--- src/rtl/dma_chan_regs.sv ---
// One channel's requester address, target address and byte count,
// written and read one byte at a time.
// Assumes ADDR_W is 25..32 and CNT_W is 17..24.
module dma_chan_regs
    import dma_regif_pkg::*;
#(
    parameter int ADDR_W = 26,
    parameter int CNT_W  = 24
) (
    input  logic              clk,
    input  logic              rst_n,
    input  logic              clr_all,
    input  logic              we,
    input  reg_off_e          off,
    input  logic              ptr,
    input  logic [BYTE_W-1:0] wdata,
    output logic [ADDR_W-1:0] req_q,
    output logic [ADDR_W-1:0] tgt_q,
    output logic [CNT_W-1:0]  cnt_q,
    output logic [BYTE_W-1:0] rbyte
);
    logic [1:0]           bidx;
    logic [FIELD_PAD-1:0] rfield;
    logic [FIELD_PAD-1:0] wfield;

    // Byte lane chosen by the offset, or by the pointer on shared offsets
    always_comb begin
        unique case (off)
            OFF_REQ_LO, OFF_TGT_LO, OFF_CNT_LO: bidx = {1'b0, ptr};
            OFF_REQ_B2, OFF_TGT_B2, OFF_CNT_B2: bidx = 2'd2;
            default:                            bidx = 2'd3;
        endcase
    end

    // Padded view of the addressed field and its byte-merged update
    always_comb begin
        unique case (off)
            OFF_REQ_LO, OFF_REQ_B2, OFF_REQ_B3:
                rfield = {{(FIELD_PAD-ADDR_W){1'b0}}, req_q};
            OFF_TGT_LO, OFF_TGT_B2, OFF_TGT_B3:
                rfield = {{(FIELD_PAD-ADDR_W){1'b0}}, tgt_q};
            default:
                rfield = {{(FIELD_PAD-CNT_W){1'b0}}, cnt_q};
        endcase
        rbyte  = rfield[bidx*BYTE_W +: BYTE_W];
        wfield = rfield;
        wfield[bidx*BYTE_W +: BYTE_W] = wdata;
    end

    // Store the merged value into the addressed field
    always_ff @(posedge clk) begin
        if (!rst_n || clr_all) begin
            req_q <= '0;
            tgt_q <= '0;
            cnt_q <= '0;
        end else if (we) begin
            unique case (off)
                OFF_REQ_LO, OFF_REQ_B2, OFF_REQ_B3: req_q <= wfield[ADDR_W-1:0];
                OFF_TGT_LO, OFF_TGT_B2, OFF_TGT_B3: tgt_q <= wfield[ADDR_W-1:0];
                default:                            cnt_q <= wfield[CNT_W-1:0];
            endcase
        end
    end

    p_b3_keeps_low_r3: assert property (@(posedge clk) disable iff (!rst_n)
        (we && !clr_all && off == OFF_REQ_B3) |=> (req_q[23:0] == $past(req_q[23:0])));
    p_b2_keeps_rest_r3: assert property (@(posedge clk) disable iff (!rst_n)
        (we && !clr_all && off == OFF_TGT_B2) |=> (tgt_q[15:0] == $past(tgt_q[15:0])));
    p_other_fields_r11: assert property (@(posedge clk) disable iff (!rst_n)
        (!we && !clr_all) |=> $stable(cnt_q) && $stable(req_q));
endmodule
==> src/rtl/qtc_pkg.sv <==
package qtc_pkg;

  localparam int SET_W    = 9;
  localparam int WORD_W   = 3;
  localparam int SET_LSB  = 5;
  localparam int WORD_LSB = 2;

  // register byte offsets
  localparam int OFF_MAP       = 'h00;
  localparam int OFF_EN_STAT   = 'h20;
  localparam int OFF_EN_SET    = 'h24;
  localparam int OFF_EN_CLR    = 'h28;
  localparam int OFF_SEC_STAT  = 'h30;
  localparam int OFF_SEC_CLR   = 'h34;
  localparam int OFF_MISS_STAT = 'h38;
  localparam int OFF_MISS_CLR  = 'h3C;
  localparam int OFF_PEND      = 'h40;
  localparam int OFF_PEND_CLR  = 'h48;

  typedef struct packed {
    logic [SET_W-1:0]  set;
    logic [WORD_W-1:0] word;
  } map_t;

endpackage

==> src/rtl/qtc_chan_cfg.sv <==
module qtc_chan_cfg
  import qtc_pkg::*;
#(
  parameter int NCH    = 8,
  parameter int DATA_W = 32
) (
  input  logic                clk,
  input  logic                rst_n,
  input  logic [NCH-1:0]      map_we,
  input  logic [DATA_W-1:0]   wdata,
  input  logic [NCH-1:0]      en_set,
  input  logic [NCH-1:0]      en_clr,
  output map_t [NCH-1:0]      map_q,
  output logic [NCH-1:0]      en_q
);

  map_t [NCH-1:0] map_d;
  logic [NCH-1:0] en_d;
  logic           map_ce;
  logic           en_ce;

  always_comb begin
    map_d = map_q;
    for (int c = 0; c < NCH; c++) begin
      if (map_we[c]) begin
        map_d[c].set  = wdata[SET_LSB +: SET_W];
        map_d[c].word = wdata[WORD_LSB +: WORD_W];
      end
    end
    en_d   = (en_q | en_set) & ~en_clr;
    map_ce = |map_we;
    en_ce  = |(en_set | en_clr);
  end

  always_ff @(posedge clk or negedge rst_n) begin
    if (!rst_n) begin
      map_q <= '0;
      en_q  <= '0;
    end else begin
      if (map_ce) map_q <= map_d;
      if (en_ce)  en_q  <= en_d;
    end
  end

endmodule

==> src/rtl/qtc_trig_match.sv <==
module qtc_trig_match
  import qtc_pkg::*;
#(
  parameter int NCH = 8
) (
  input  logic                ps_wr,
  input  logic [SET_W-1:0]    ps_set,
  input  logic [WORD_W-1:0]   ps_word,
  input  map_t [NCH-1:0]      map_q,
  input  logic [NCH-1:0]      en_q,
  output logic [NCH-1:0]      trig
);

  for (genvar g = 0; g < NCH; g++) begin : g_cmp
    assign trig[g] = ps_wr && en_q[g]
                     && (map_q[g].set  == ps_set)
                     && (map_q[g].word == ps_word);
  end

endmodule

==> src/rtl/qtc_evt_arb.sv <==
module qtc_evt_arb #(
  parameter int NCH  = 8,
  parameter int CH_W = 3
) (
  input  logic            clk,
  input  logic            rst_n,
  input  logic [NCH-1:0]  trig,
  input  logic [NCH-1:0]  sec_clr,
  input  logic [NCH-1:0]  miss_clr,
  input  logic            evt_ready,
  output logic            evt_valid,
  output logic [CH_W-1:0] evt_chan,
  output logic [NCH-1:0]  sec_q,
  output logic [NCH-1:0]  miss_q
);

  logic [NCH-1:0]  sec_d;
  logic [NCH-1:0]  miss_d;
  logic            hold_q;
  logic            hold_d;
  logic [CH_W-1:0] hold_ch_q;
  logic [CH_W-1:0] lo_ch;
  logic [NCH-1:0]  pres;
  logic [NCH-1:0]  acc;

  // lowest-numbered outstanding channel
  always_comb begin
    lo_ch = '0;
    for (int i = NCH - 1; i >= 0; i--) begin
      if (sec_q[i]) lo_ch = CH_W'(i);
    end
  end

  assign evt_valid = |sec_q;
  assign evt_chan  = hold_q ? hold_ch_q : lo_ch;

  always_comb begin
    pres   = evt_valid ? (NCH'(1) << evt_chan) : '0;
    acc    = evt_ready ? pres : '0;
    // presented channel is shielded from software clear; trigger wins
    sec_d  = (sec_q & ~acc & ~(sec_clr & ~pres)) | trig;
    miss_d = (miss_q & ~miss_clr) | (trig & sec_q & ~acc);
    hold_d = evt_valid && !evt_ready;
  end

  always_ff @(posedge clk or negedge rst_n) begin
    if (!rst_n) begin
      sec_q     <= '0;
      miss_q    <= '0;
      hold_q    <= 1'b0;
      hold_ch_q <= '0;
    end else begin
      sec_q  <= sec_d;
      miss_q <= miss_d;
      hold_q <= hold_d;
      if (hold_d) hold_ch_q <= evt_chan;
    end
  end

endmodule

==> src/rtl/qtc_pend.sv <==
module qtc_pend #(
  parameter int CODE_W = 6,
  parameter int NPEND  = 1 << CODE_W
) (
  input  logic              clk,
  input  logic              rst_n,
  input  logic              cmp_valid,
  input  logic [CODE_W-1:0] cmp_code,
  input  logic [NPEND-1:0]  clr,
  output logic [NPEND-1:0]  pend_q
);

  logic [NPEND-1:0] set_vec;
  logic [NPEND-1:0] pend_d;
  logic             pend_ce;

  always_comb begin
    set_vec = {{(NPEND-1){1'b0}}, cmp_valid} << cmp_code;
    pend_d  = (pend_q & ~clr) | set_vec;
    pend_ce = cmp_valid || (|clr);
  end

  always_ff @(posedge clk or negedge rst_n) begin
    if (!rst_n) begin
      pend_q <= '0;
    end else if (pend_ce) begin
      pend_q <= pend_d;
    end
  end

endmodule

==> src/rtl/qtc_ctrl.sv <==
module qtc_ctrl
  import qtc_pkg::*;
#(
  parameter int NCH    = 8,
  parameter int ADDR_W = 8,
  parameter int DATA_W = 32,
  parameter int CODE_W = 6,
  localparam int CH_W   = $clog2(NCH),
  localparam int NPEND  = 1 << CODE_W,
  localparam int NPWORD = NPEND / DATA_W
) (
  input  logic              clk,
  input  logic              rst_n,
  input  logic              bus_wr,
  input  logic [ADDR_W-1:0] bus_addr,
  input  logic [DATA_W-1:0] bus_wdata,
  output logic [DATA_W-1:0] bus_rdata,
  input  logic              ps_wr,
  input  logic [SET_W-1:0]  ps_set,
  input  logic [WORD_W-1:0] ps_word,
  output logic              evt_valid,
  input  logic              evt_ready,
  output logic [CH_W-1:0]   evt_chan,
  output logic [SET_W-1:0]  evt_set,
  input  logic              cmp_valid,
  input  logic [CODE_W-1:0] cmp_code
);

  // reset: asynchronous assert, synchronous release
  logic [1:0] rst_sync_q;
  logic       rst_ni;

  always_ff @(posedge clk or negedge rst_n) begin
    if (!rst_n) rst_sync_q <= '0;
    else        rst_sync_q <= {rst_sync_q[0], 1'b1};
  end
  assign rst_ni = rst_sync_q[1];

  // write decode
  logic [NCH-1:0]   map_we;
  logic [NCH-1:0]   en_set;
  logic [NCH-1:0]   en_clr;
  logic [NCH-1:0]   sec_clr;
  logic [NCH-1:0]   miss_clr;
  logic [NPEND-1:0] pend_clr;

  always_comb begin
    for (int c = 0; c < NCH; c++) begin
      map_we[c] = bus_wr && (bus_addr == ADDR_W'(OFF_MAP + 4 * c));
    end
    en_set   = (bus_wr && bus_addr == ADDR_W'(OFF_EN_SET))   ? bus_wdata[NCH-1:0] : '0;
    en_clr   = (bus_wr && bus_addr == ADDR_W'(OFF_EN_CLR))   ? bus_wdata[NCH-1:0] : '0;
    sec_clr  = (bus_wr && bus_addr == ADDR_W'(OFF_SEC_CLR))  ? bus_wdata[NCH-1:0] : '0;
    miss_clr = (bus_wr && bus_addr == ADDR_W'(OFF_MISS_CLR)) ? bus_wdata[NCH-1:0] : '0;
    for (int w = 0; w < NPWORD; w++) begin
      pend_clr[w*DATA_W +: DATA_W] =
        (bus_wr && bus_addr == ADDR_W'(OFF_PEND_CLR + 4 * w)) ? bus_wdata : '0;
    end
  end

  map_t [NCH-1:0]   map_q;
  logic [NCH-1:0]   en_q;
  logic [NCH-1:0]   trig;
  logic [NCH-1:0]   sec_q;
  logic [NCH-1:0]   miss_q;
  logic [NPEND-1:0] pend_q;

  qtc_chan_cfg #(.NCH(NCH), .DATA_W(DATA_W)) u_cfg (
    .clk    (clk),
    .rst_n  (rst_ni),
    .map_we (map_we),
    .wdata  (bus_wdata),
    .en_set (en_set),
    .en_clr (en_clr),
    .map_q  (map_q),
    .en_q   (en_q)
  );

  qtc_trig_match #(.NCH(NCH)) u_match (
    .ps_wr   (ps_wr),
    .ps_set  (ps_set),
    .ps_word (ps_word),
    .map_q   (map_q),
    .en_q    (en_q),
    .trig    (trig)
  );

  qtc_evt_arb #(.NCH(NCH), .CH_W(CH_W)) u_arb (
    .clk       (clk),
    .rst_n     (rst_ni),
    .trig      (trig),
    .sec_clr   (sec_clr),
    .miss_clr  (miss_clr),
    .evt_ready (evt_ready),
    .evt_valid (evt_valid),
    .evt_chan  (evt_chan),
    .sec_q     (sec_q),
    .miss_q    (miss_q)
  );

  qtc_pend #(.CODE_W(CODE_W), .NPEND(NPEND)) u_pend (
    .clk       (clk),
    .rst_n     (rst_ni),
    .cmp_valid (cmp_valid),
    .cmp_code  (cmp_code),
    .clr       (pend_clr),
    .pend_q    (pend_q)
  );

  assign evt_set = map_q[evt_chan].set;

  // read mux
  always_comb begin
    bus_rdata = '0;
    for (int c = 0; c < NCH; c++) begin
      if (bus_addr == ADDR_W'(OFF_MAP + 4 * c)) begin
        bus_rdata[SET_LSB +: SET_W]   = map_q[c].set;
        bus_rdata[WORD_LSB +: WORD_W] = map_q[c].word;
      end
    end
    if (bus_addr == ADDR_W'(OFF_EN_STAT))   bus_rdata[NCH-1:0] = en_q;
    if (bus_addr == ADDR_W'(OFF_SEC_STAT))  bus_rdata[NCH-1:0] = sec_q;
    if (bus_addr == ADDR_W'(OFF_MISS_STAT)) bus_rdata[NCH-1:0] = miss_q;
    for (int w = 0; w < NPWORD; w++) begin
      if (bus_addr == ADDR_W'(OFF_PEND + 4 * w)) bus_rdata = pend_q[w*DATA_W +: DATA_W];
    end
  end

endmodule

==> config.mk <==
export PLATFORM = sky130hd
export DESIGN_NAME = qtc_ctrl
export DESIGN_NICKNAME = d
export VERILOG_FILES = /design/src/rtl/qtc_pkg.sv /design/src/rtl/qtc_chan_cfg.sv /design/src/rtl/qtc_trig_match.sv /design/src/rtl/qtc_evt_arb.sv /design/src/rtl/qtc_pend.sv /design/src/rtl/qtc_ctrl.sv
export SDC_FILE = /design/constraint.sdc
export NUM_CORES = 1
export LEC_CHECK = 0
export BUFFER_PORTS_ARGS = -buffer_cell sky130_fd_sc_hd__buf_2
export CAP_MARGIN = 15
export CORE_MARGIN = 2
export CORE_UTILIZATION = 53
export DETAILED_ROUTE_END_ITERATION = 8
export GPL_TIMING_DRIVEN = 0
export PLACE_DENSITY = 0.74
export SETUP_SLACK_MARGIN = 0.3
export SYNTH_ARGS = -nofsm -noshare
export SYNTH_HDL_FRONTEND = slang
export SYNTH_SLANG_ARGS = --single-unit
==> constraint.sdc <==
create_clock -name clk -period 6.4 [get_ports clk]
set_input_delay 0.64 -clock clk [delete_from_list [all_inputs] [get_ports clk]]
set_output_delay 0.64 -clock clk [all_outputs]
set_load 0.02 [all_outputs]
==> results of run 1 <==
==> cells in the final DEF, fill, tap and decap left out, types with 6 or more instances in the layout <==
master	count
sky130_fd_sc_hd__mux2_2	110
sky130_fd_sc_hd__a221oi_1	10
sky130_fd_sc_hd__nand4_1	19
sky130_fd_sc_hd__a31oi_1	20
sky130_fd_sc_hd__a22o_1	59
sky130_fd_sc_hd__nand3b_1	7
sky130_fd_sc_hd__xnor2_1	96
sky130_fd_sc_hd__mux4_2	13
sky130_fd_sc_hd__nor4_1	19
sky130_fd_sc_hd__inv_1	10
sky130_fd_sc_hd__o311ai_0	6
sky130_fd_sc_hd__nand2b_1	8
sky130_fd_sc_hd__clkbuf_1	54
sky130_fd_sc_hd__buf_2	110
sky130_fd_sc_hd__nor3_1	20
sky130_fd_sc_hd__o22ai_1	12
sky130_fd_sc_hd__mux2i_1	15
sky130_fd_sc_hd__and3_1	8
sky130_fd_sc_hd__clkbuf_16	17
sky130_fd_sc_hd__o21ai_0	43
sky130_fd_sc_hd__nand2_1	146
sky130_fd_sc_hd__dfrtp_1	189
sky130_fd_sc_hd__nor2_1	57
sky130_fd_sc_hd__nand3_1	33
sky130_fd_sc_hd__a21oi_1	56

==================================================

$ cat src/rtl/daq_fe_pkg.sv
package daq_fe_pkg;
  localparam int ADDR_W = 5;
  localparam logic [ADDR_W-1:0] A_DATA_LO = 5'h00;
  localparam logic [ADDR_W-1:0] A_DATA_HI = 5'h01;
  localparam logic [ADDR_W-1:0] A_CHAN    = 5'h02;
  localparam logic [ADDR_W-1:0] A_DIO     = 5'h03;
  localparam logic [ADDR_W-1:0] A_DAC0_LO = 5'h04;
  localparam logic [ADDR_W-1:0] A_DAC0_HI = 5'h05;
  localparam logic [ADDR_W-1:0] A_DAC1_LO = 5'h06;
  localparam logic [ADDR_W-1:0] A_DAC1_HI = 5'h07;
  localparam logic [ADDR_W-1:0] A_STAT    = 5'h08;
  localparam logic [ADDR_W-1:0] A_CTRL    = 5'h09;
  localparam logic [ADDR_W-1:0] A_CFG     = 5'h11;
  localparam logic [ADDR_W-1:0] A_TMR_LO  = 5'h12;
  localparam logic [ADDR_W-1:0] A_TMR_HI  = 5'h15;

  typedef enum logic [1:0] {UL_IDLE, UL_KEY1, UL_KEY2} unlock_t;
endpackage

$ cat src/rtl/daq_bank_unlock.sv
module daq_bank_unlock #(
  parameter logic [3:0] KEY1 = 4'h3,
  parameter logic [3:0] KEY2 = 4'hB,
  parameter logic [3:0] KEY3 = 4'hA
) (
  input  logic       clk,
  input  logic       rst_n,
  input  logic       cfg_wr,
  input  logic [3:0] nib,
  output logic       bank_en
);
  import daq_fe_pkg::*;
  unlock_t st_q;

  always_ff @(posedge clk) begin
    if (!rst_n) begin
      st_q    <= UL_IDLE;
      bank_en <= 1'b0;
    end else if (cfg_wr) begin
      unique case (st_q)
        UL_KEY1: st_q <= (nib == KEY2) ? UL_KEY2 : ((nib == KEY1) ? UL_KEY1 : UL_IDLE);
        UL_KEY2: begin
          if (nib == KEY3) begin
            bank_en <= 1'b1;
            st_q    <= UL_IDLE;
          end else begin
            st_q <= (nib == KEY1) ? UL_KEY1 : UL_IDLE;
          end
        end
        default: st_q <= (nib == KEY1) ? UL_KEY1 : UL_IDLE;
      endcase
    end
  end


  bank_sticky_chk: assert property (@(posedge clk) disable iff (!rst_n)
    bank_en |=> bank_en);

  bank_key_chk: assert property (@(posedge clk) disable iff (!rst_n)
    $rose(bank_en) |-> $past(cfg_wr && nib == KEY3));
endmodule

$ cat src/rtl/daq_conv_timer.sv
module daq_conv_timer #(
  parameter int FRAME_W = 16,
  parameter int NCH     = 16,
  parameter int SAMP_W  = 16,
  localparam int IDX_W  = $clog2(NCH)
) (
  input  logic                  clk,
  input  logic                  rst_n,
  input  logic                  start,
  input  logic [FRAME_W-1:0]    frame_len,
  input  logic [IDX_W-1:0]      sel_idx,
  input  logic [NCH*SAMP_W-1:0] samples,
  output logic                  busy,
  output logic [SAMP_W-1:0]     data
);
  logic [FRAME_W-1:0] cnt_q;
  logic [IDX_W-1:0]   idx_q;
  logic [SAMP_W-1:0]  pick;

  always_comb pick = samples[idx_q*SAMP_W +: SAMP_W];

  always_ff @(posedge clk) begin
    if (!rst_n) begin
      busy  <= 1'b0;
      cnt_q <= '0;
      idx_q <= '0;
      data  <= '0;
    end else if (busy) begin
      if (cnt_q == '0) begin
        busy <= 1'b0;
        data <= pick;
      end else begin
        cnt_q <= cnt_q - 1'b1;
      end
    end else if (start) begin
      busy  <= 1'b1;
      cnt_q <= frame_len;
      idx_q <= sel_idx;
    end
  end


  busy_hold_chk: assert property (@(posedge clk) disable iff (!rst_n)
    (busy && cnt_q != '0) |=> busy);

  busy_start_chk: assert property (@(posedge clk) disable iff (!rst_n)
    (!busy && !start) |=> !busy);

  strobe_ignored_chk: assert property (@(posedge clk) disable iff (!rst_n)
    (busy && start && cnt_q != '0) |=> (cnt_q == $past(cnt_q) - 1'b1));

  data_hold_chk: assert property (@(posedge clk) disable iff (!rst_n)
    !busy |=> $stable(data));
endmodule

==================================================

- **TASK TO CARRY OUT**:
Give back precisely the lines above that start at the line containing "bus_addr == ADDR_W'(OFF_EN_CLR))" and end at the line containing "qtc_trig_match #(.NCH(NCH)) u_match", inclusive. No other lines belong in the output.

- **ANSWER SECTION**:
    en_clr   = (bus_wr && bus_addr == ADDR_W'(OFF_EN_CLR))   ? bus_wdata[NCH-1:0] : '0;
    sec_clr  = (bus_wr && bus_addr == ADDR_W'(OFF_SEC_CLR))  ? bus_wdata[NCH-1:0] : '0;
    miss_clr = (bus_wr && bus_addr == ADDR_W'(OFF_MISS_CLR)) ? bus_wdata[NCH-1:0] : '0;
    for (int w = 0; w < NPWORD; w++) begin
      pend_clr[w*DATA_W +: DATA_W] =
        (bus_wr && bus_addr == ADDR_W'(OFF_PEND_CLR + 4 * w)) ? bus_wdata : '0;
    end
  end

  map_t [NCH-1:0]   map_q;
  logic [NCH-1:0]   en_q;
  logic [NCH-1:0]   trig;
  logic [NCH-1:0]   sec_q;
  logic [NCH-1:0]   miss_q;
  logic [NPEND-1:0] pend_q;

  qtc_chan_cfg #(.NCH(NCH), .DATA_W(DATA_W)) u_cfg (
    .clk    (clk),
    .rst_n  (rst_ni),
    .map_we (map_we),
    .wdata  (bus_wdata),
    .en_set (en_set),
    .en_clr (en_clr),
    .map_q  (map_q),
    .en_q   (en_q)
  );

  qtc_trig_match #(.NCH(NCH)) u_match (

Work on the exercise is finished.